(Data items)
<file path="config.mk">
export PLATFORM = sky130hd
export DESIGN_NAME = score_tracker
export DESIGN_NICKNAME = d
export VERILOG_FILES = /design/src/rtl/tow_pkg.sv /design/src/rtl/pb_edge.sv /design/src/rtl/score_tracker.sv
export SDC_FILE = /design/constraint.sdc
export NUM_CORES = 1
export LEC_CHECK = 0
export CAP_MARGIN = 20
export CORE_MARGIN = 3
export CORE_UTILIZATION = 30
export DETAILED_ROUTE_END_ITERATION = 8
export PLACE_DENSITY = 0.51
export SLEW_MARGIN = 20
export SYNTH_ARGS = -nofsm -noshare
export SYNTH_HDL_FRONTEND = slang
export SYNTH_HIERARCHICAL = 1
export SYNTH_SLANG_ARGS = --single-unit
</file>
<file path="constraint.sdc">
create_clock -name clk -period 1.7 [get_ports clk]
set_input_delay 0.17 -clock clk [delete_from_list [all_inputs] [get_ports clk]]
set_output_delay 0.17 -clock clk [all_outputs]
set_load 0.02 [all_outputs]
</file>
<file path="src/rtl/tow_pkg.sv">
// Shared codes for the tug-of-war score tracker and its match controller:
// display modes, FSM states, winner codes and rope limits.
package tow_pkg;

    localparam logic [1:0] LEDS_OFF   = 2'd0;
    localparam logic [1:0] LEDS_SN    = 2'd1;
    localparam logic [1:0] LEDS_SCORE = 2'd2;
    localparam logic [1:0] LEDS_ON    = 2'd3;

    typedef enum logic [1:0] {
        S_CLEAR = 2'd0,
        S_DARK  = 2'd1,
        S_PLAY  = 2'd2,
        S_WON   = 2'd3
    } state_t;

    localparam logic [1:0] WIN_NONE  = 2'd0;
    localparam logic [1:0] WIN_LEFT  = 2'd1;
    localparam logic [1:0] WIN_RIGHT = 2'd2;

    localparam logic [2:0] POS_CENTRE = 3'd3;
    localparam logic [2:0] POS_MAX    = 3'd6;

endpackage

</file>
<file path="src/rtl/pb_edge.sv">
// Rising-edge detector for a synchronous push-button level: one-cycle press
// per low-to-high transition.
module pb_edge (
    input  logic clk,
    input  logic rst,
    input  logic pb,
    output logic press
);

    logic pb_p0;

    always_ff @(posedge clk or negedge rst) begin
        if (!rst) pb_p0 <= 1'b0;
        else      pb_p0 <= pb;
    end

    assign press = pb & ~pb_p0;

endmodule

</file>
<file path="src/rtl/score_tracker.sv">
// Tug-of-war round tracker: rope position, foul detection, winner and LED bar.
// Define SCORE_TALLY_EN to add saturating per-player round tallies.
module score_tracker
    import tow_pkg::*;
(
    input  logic       clk,
    input  logic       rst,
    input  logic       pb_l,
    input  logic       pb_r,
    input  logic       leds_on,
    input  logic       clear,
    input  logic [1:0] leds_ctrl,
    output logic       winrnd,
    output logic [1:0] winner,
    output logic [6:0] leds,
    output logic [3:0] tally_l,
    output logic [3:0] tally_r
);

    function automatic logic [6:0] led_map(input logic en, input logic [1:0] mode,
                                           input logic [2:0] p);
        logic [6:0] v;
        v = '0;
        if (en) begin
            case (mode)
                LEDS_SN:    v = 7'b1010101;
                LEDS_ON:    v = 7'b1111111;
                LEDS_SCORE: v = 7'b0000001 << p;
                default:    v = '0;
            endcase
        end
        return v;
    endfunction

    logic       press_l, press_r, press_l_v, press_r_v;
    state_t     state_q, state_d;
    logic [2:0] pos_q, pos_d, pos_inc, pos_dec;
    logic [1:0] winner_q, winner_d;
    logic       winrnd_q, clear_p0;
    logic [6:0] leds_q;

    pb_edge u_edge_l (.clk(clk), .rst(rst), .pb(pb_l), .press(press_l));
    pb_edge u_edge_r (.clk(clk), .rst(rst), .pb(pb_r), .press(press_r));

    // Simultaneous presses cancel each other out.
    assign press_l_v = press_l & ~press_r;
    assign press_r_v = press_r & ~press_l;
    assign pos_inc   = pos_q + 3'd1;
    assign pos_dec   = pos_q - 3'd1;

    always_comb begin
        state_d  = state_q;
        pos_d    = pos_q;
        winner_d = WIN_NONE;
        case (state_q)
            S_CLEAR: begin
                if (!clear && !leds_on) state_d = S_DARK;
            end
            S_DARK: begin
                if (clear) begin
                    state_d = S_CLEAR;
                end else if (press_l_v) begin
                    state_d  = S_WON;
                    winner_d = WIN_RIGHT;
                end else if (press_r_v) begin
                    state_d  = S_WON;
                    winner_d = WIN_LEFT;
                end else if (leds_on && leds_ctrl == LEDS_SCORE) begin
                    state_d = S_PLAY;
                end
            end
            S_PLAY: begin
                if (clear) begin
                    state_d = S_CLEAR;
                end else if (press_l_v) begin
                    pos_d = pos_inc;
                    if (pos_inc == POS_MAX) begin
                        state_d  = S_WON;
                        winner_d = WIN_LEFT;
                    end
                end else if (press_r_v) begin
                    pos_d = pos_dec;
                    if (pos_dec == 3'd0) begin
                        state_d  = S_WON;
                        winner_d = WIN_RIGHT;
                    end
                end
            end
            S_WON: begin
                // Clear is held while gloating; the round ends on its release.
                winner_d = winner_q;
                if (clear_p0 && !clear) begin
                    state_d  = S_DARK;
                    winner_d = WIN_NONE;
                end
            end
            default: state_d = S_CLEAR;
        endcase
        if (state_d == S_CLEAR || state_d == S_DARK) pos_d = POS_CENTRE;
    end

    // Registered state, rope position, winner and display
    always_ff @(posedge clk or negedge rst) begin
        if (!rst) begin
            state_q  <= S_CLEAR;
            pos_q    <= POS_CENTRE;
            winner_q <= WIN_NONE;
            winrnd_q <= 1'b0;
            clear_p0 <= 1'b0;
            leds_q   <= '0;
        end else begin
            state_q  <= state_d;
            pos_q    <= pos_d;
            winner_q <= winner_d;
            winrnd_q <= (state_d == S_WON) && (state_q != S_WON);
            clear_p0 <= clear;
            leds_q   <= led_map(leds_on, leds_ctrl, pos_q);
        end
    end

    assign winrnd = winrnd_q;
    assign winner = winner_q;
    assign leds   = leds_q;

`ifdef SCORE_TALLY_EN
    logic [3:0] tally_l_q, tally_r_q;

    always_ff @(posedge clk or negedge rst) begin
        if (!rst) begin
            tally_l_q <= '0;
            tally_r_q <= '0;
        end else if (winrnd_q) begin
            if (winner_q == WIN_LEFT && tally_l_q != 4'hF)  tally_l_q <= tally_l_q + 4'd1;
            if (winner_q == WIN_RIGHT && tally_r_q != 4'hF) tally_r_q <= tally_r_q + 4'd1;
        end
    end

    assign tally_l = tally_l_q;
    assign tally_r = tally_r_q;
`else
    assign tally_l = '0;
    assign tally_r = '0;
`endif

endmodule

</file>
; ---- Word level (Yosys, flattened, before mapping)
; Index checks and enable logic that the tools add are counted.
[op_classes]
n_addsub = 2
mul = 0
div = 0
magnitude_cmp = 0
eq_ne = 12
shift = 1
mux = 29
bitwise = 8
reduce_logical = 13
[op_table]
columns = op, n
row1 = 2-bit two-way mux, 18
row2 = 7-bit one-hot mux with 3 select lines, 1
row3 = 3-bit two-way mux, 5
row4 = 2-bit equality test (second input constant), 5
row5 = 2-bit one-hot mux with 4 select lines, 1
row6 = 7-bit two-way mux, 1
row7 = 1-bit by 3-bit left shift with 7-bit output (first input constant), 1
row8 = 2-bit by 1-bit equality test with 1-bit output (second input constant), 3
row9 = 2-bit one-hot mux with 3 select lines, 1
row10 = 1-bit AND, 4
row11 = 1-bit logical AND, 4
row12 = 2-bit zero test, 2
row13 = 2-bit != test (second input constant), 2
row14 = 1-bit NOT, 4
row15 = 3-bit by 1-bit adder with 3-bit output (second input constant), 1
row16 = 3-bit equality test (second input constant), 1
row17 = 3-bit zero test, 1
row18 = 3-bit AND reduction, 1
row19 = 3-bit nonzero test, 1
row20 = 3-bit by 1-bit subtractor with 3-bit output (second input constant), 1
row21 = 1-bit zero test, 2
row22 = 1-bit two-way mux, 2
row23 = 2-bit by 1-bit != test with 1-bit output (second input constant), 1
row24 = 2-bit nonzero test, 1
row25 = 1-bit logical OR, 1
[totals]
ff_bits = 18
latchBits = 0
ram_bits = 0
mem_bits_ro = 0
inputBits = 8
out_inout_bits = 18
wordCells = 73
n_memories = 0

; ---- Depth between registers and ports, before layout
; Gate-level depths: netlist of run 1.
[depth]
word_depth = 12
ltp_mapped = 8
ltp_nobuf = 7

; ---- By module
; Netlist of run 1, hierarchy kept.
[modules_own_cells]
columns = module, n_inst, cells_each, area_each_um2
row1 = score_tracker, 1, 109, 1096.1
row2 = pb_edge, 2, 2, 38.8

; ---- Worst setup path after synthesis of run 1
; OpenSTA, ideal clock, no wires.
[synth_path]
path_kind = reg-to-reg
startpoint = register pos_q[0]
endpoint = register winrnd_q (netlist: winrnd)
setup_ns = 0.130
t_arrival_ns = 1.749
required_time_ns = 1.570
path_slack_ns = -0.179
stages_incl_launch_ff = 7
path_buffers = 0
path_cell_list = dfstp_2 inv_1 ha_1 xnor2_1 a311o_1 a32o_2 nor4b_4
[synth_between]
elab_chain_cells = 9
[synth_rtl]
columns = item, line
row1 = "start, declared", score_tracker.sv:37  ; logic [2:0] pos_q, pos_d, pos_inc, pos_dec;
row2 = "start signal, assigned", score_tracker.sv:113  ; pos_q <= pos_d;
row3 = 3-bit by 1-bit subtractor with 3-bit output, score_tracker.sv:49  ; assign pos_dec = pos_q - 3'd1;
row4 = 3-bit zero test, score_tracker.sv:83  ; if (pos_dec == 3'd0) begin
row5 = 2-bit two-way mux, score_tracker.sv:83
row6 = 2-bit two-way mux, score_tracker.sv:81  ; end else if (press_r_v) begin
row7 = 2-bit two-way mux *, score_tracker.sv:75  ; end else if (press_l_v) begin
row8 = 2-bit two-way mux *, score_tracker.sv:73  ; if (clear) begin
row9 = 2-bit one-hot mux with 4 select lines *, score_tracker.sv:55  ; case (state_q)
row10 = named net state_d[1], score_tracker.sv:36  ; state_t state_q, state_d;
row11 = 2-bit equality test *, score_tracker.sv:115  ; winrnd_q <= (state_d == S_WON) && (state_q != S_WON);
row12 = 1-bit logical AND *, score_tracker.sv:115
row13 = "end signal, assigned", score_tracker.sv:115
row14 = "end, declared", score_tracker.sv:39  ; logic winrnd_q, clear_p0;
; Mark *: on every way through the listed nets, which the timed path passes. The rest lies on a longest branch.
; A chain may end at the register's enable or synchronous reset.

; ---- Final worst setup path of run 1
[layout_path]
startpoint = register pos_q[0]
endpoint = register pos_q[2]
[layout_between]
elab_chain_cells = 11
[layout_rtl]
columns = item, line
row1 = 3-bit by 1-bit subtractor with 3-bit output, score_tracker.sv:49
row2 = 3-bit zero test, score_tracker.sv:83
row3 = 2-bit two-way mux, score_tracker.sv:83
row4 = 2-bit two-way mux, score_tracker.sv:81
row5 = 2-bit two-way mux *, score_tracker.sv:75
row6 = 2-bit two-way mux *, score_tracker.sv:73
row7 = 2-bit one-hot mux with 4 select lines *, score_tracker.sv:55
row8 = named net state_d[1], score_tracker.sv:36
row9 = 2-bit by 1-bit equality test with 1-bit output or 2-bit zero test (tied branches), score_tracker.sv:99  ; if (state_d == S_CLEAR || state_d == S_DARK) pos_d = POS_CENTRE;
row10 = 1-bit logical OR *, score_tracker.sv:99
row11 = 2-bit by 1-bit != test with 1-bit output (no source line) (tied with other cells), n/a
row12 = 3-bit AND reduction (no source line), n/a
; Mark *: on every way through the listed nets, which the timed path passes. The rest lies on a longest branch. The select of a mux whose other input is x is not followed.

What needs to be done: Return exactly, and only, the lines above starting at the line that contains "if (winner_q == WIN_RIGHT" and ending at the line that contains "row19 = 3-bit nonzero test, 1".

Task result:
            if (winner_q == WIN_RIGHT && tally_r_q != 4'hF) tally_r_q <= tally_r_q + 4'd1;
        end
    end

    assign tally_l = tally_l_q;
    assign tally_r = tally_r_q;
`else
    assign tally_l = '0;
    assign tally_r = '0;
`endif

endmodule

</file>
; ---- Word level (Yosys, flattened, before mapping)
; Index checks and enable logic that the tools add are counted.
[op_classes]
n_addsub = 2
mul = 0
div = 0
magnitude_cmp = 0
eq_ne = 12
shift = 1
mux = 29
bitwise = 8
reduce_logical = 13
[op_table]
columns = op, n
row1 = 2-bit two-way mux, 18
row2 = 7-bit one-hot mux with 3 select lines, 1
row3 = 3-bit two-way mux, 5
row4 = 2-bit equality test (second input constant), 5
row5 = 2-bit one-hot mux with 4 select lines, 1
row6 = 7-bit two-way mux, 1
row7 = 1-bit by 3-bit left shift with 7-bit output (first input constant), 1
row8 = 2-bit by 1-bit equality test with 1-bit output (second input constant), 3
row9 = 2-bit one-hot mux with 3 select lines, 1
row10 = 1-bit AND, 4
row11 = 1-bit logical AND, 4
row12 = 2-bit zero test, 2
row13 = 2-bit != test (second input constant), 2
row14 = 1-bit NOT, 4
row15 = 3-bit by 1-bit adder with 3-bit output (second input constant), 1
row16 = 3-bit equality test (second input constant), 1
row17 = 3-bit zero test, 1
row18 = 3-bit AND reduction, 1
row19 = 3-bit nonzero test, 1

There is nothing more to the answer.